Data records START
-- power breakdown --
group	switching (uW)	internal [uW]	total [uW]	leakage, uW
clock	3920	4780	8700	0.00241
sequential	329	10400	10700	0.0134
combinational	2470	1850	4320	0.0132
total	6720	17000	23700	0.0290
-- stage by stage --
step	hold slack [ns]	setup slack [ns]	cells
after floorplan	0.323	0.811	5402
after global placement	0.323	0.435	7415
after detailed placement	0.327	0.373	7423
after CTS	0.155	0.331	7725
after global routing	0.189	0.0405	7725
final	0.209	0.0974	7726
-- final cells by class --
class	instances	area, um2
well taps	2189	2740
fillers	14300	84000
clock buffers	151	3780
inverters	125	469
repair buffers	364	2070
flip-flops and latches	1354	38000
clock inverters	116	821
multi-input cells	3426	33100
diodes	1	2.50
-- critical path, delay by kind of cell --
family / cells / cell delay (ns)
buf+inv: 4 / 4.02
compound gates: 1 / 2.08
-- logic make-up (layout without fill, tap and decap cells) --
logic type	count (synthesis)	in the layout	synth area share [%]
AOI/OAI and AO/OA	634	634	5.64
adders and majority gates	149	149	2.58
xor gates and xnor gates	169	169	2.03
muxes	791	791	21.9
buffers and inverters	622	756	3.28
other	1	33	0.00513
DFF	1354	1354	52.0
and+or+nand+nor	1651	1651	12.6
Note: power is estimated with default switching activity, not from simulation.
--- src/hw/soc_pkg.sv ---
// Shared bus types and address map; 32-bit addresses, 64-bit data, little-endian byte lanes
package soc_pkg;

  // ----------------------------------------------------------------------
  // Bus widths
  // ----------------------------------------------------------------------
  localparam int unsigned AddrWidth     = 32;
  localparam int unsigned DataWidth     = 64;
  localparam int unsigned BeWidth       = DataWidth / 8;
  localparam int unsigned ByteOffBits   = $clog2(BeWidth);
  localparam int unsigned ClintOffWidth = 16;

  // ----------------------------------------------------------------------
  // Address map
  // ----------------------------------------------------------------------
  localparam logic [AddrWidth-1:0] RomBase     = 32'h0000_1000;
  localparam logic [AddrWidth-1:0] RomLength   = 32'h0000_1000;
  localparam logic [AddrWidth-1:0] ClintBase   = 32'h0200_0000;
  localparam logic [AddrWidth-1:0] ClintLength = 32'h0000_C000;
  localparam logic [AddrWidth-1:0] RamBase     = 32'h8000_0000;

  localparam logic [ClintOffWidth-1:0] MsipOffset     = 16'h0000;
  localparam logic [ClintOffWidth-1:0] MtimecmpOffset = 16'h4000;
  localparam logic [ClintOffWidth-1:0] MtimeOffset    = 16'hBFF8;

  // Boot image, word 0 at RomBase
  localparam int unsigned RomWords    = 8;
  localparam int unsigned RomIdxWidth = $clog2(RomWords);

  localparam logic [0:RomWords-1][DataWidth-1:0] BootImage = '{
    64'h0000_0297_f140_2573,
    64'h0182_b283_0202_8593,
    64'h1050_0073_0002_8067,
    64'h8000_0537_0000_0013,
    64'h0005_0067_ffdf_f06f,
    64'hdead_beef_cafe_f00d,
    64'h0123_4567_89ab_cdef,
    64'hfedc_ba98_7654_3210
  };

  // ----------------------------------------------------------------------
  // Bus types
  // ----------------------------------------------------------------------
  typedef struct packed {
    logic [AddrWidth-1:0] addr;
    logic                 we;
    logic [BeWidth-1:0]   be;
    logic [DataWidth-1:0] wdata;
  } bus_req_t;

  typedef struct packed {
    logic [DataWidth-1:0] rdata;
    logic                 err;
  } bus_rsp_t;

  typedef enum logic [1:0] {TgtRom, TgtRam, TgtClint, TgtErr} target_e;

  typedef enum logic {MstCore, MstDebug} master_e;

  // Merge enabled bytes of new_data into old_data
  function automatic logic [DataWidth-1:0] be_merge(input logic [DataWidth-1:0] old_data,
                                                    input logic [DataWidth-1:0] new_data,
                                                    input logic [BeWidth-1:0]   be);
    logic [DataWidth-1:0] res;
    res = old_data;
    for (int i = 0; i < BeWidth; i++) begin
      if (be[i]) res[i*8 +: 8] = new_data[i*8 +: 8];
    end
    return res;
  endfunction

endpackage

--- src/hw/bus_router.sv ---
// Address decoder for ROM, SRAM and CLINT; unmapped accesses answer with err and zero data
`timescale 1ns/1ps

module bus_router #(
  parameter int unsigned RamWords = 1024
) (
  input  logic                                 clk_i,
  input  logic                                 rst_ni,
  input  logic                                 bus_valid_i,
  input  soc_pkg::bus_req_t                    bus_cmd_i,
  output soc_pkg::bus_rsp_t                    rsp_o,
  output logic                                 rom_sel_o,
  output logic [soc_pkg::RomIdxWidth-1:0]      rom_index_o,
  input  logic [soc_pkg::DataWidth-1:0]        rom_rdata_i,
  output logic                                 ram_sel_o,
  output logic [$clog2(RamWords)-1:0]          ram_index_o,
  input  logic [soc_pkg::DataWidth-1:0]        ram_rdata_i,
  output logic                                 clint_sel_o,
  output logic [soc_pkg::ClintOffWidth-1:0]    clint_offset_o,
  input  logic [soc_pkg::DataWidth-1:0]        clint_rdata_i,
  output logic                                 we_o,
  output logic [soc_pkg::BeWidth-1:0]          be_o,
  output logic [soc_pkg::DataWidth-1:0]        wdata_o
);

  localparam int unsigned RamIdxWidth = $clog2(RamWords);
  localparam int unsigned RamBytes    = RamWords * soc_pkg::BeWidth;

  logic [soc_pkg::AddrWidth-1:0] rom_off;
  logic [soc_pkg::AddrWidth-1:0] ram_off;
  logic [soc_pkg::AddrWidth-1:0] clint_off;
  soc_pkg::target_e              tgt;
  soc_pkg::target_e              tgt_q;
  logic                          valid_q;
  logic                          we_q;

  // ----------------------------------------------------------------------
  // Decode
  // ----------------------------------------------------------------------
  always_comb begin
    rom_off   = bus_cmd_i.addr - soc_pkg::RomBase;
    ram_off   = bus_cmd_i.addr - soc_pkg::RamBase;
    clint_off = bus_cmd_i.addr - soc_pkg::ClintBase;

    if (bus_cmd_i.addr >= soc_pkg::RomBase && rom_off < soc_pkg::RomLength) begin
      tgt = soc_pkg::TgtRom;
    end else if (bus_cmd_i.addr >= soc_pkg::RamBase && ram_off < RamBytes) begin
      tgt = soc_pkg::TgtRam;
    end else if (bus_cmd_i.addr >= soc_pkg::ClintBase &&
                 clint_off < soc_pkg::ClintLength) begin
      tgt = soc_pkg::TgtClint;
    end else begin
      tgt = soc_pkg::TgtErr;
    end
  end

  assign rom_sel_o   = bus_valid_i && (tgt == soc_pkg::TgtRom);
  assign ram_sel_o   = bus_valid_i && (tgt == soc_pkg::TgtRam);
  assign clint_sel_o = bus_valid_i && (tgt == soc_pkg::TgtClint);

  // ROM region is larger than the image, so upper index bits alias
  assign rom_index_o    = rom_off[soc_pkg::ByteOffBits +: soc_pkg::RomIdxWidth];
  assign ram_index_o    = ram_off[soc_pkg::ByteOffBits +: RamIdxWidth];
  assign clint_offset_o = clint_off[soc_pkg::ClintOffWidth-1:0];

  assign we_o    = bus_cmd_i.we;
  assign be_o    = bus_cmd_i.be;
  assign wdata_o = bus_cmd_i.wdata;

  // ----------------------------------------------------------------------
  // Response
  // ----------------------------------------------------------------------
  always_ff @(posedge clk_i or negedge rst_ni) begin
    if (!rst_ni) begin
      valid_q <= 1'b0;
      tgt_q   <= soc_pkg::TgtErr;
      we_q    <= 1'b0;
    end else begin
      valid_q <= bus_valid_i;
      if (bus_valid_i) begin
        tgt_q <= tgt;
        we_q  <= bus_cmd_i.we;
      end
    end
  end

  // Write responses carry no data
  always_comb begin
    rsp_o = '0;
    if (valid_q) begin
      rsp_o.err = (tgt_q == soc_pkg::TgtErr);
      if (!we_q) begin
        unique case (tgt_q)
          soc_pkg::TgtRom:   rsp_o.rdata = rom_rdata_i;
          soc_pkg::TgtRam:   rsp_o.rdata = ram_rdata_i;
          soc_pkg::TgtClint: rsp_o.rdata = clint_rdata_i;
          default:           rsp_o.rdata = '0;
        endcase
      end
    end
  end

endmodule
==> src/logic/ex_ft_pkg.sv <==
// Shared definitions for the fault-tolerant execute stage
// Widths, ALU operations, request kinds and the packed structs
// carried between decode, execute and result
package ex_ft_pkg;

  localparam int XLEN       = 32;
  localparam int REG_ADDR_W = 6;
  localparam int NUM_LANES  = 3;

  // Reduced ALU operation set
  typedef enum logic [3:0] {
    ALU_ADD  = 4'd0,
    ALU_SUB  = 4'd1,
    ALU_AND  = 4'd2,
    ALU_OR   = 4'd3,
    ALU_XOR  = 4'd4,
    ALU_SLL  = 4'd5,
    ALU_SRL  = 4'd6,
    ALU_SLT  = 4'd7,
    ALU_SLTU = 4'd8,
    ALU_EQ   = 4'd9,
    ALU_NE   = 4'd10
  } alu_op_e;

  // Which unit owns the request in EX
  typedef enum logic [2:0] {
    KIND_NOP    = 3'd0,
    KIND_ALU    = 3'd1,
    KIND_CSR    = 3'd2,
    KIND_LSU    = 3'd3,
    KIND_BRANCH = 3'd4
  } req_kind_e;

  ////////////////////////////////////////////////////////////
  // Lane payloads
  ////////////////////////////////////////////////////////////

  // Control fields, voted across lanes
  typedef struct packed {
    req_kind_e               kind;
    logic                    fw_we;
    logic [REG_ADDR_W-1:0]   fw_addr;
    logic                    lsu_we;
    logic [REG_ADDR_W-1:0]   lsu_addr;
  } ex_ctrl_t;

  // Operands, kept per lane so each replica computes on its own copy
  typedef struct packed {
    alu_op_e                 op;
    logic [XLEN-1:0]         op_a;
    logic [XLEN-1:0]         op_b;
    logic [XLEN-1:0]         op_c;
  } ex_lane_t;

  typedef struct packed {
    ex_ctrl_t                ctrl;
    ex_lane_t                lane;
  } ex_req_t;

  typedef struct packed {
    logic [XLEN-1:0]         result;
    logic                    cmp;
  } alu_out_t;

  // Register file write
  typedef struct packed {
    logic                    we;
    logic [REG_ADDR_W-1:0]   addr;
    logic [XLEN-1:0]         data;
  } wb_port_t;

  typedef struct packed {
    logic                    detected;
    logic                    corrected;
  } ft_flags_t;

endpackage

==> src/logic/ft_majority_voter.sv <==
// Three-way majority voter
// Bitwise vote over any packed payload, with per-lane mismatch bits
// and detected/corrected flags
`timescale 1ns/1ns

module ft_majority_voter import ex_ft_pkg::*; #(
  parameter type T = logic [7:0]
) (
  input  T [NUM_LANES-1:0]   lanes_i,
  output T                   voted_o,
  output ft_flags_t          flags_o,
  output logic [NUM_LANES-1:0] lane_err_o
);

  // Bit is set where at least two lanes agree on a one
  assign voted_o = T'((lanes_i[0] & lanes_i[1])
                    | (lanes_i[0] & lanes_i[2])
                    | (lanes_i[1] & lanes_i[2]));

  // Lane disagrees with the vote anywhere in the payload
  for (genvar i = 0; i < NUM_LANES; i++) begin : g_lane_err
    assign lane_err_o[i] = (lanes_i[i] != voted_o);
  end

  // Any mismatch is a detection
  assign flags_o.detected  = |lane_err_o;
  // Single bad lane means the vote masked it
  assign flags_o.corrected = $onehot(lane_err_o);

endmodule

==> src/logic/ex_alu.sv <==
// Single replica ALU
// Arithmetic, logic, shifts, set-less-than and equality compares
// on operands a and b
`timescale 1ns/1ns

module ex_alu import ex_ft_pkg::*; (
  input  ex_lane_t lane_i,
  output alu_out_t out_o
);

  logic [XLEN-1:0] op_a;
  logic [XLEN-1:0] op_b;
  logic [4:0]      shamt;
  logic            lt_signed;
  logic            lt_unsigned;
  logic            equal;

  assign op_a  = lane_i.op_a;
  assign op_b  = lane_i.op_b;
  // Shift amount from the low five bits, RV32 style
  assign shamt = lane_i.op_b[4:0];

  // Shared comparators
  assign lt_signed   = $signed(op_a) < $signed(op_b);
  assign lt_unsigned = op_a < op_b;
  assign equal       = (op_a == op_b);

  always_comb begin
    out_o.result = '0;
    out_o.cmp    = 1'b0;
    case (lane_i.op)
      ALU_ADD:  out_o.result = op_a + op_b;
      ALU_SUB:  out_o.result = op_a - op_b;
      ALU_AND:  out_o.result = op_a & op_b;
      ALU_OR:   out_o.result = op_a | op_b;
      ALU_XOR:  out_o.result = op_a ^ op_b;
      ALU_SLL:  out_o.result = op_a << shamt;
      ALU_SRL:  out_o.result = op_a >> shamt;
      ALU_SLT: begin
        out_o.result = {{(XLEN-1){1'b0}}, lt_signed};
        out_o.cmp    = lt_signed;
      end
      ALU_SLTU: begin
        out_o.result = {{(XLEN-1){1'b0}}, lt_unsigned};
        out_o.cmp    = lt_unsigned;
      end
      // Branch compares only drive the comparison bit
      ALU_EQ:   out_o.cmp = equal;
      ALU_NE:   out_o.cmp = ~equal;
      default: ;
    endcase
  end

endmodule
Data records END
> Prompt
From the entries, copy out each line containing the word "global".

> Output for this task
after global placement	0.323	0.435	7415
after global routing	0.189	0.0405	7725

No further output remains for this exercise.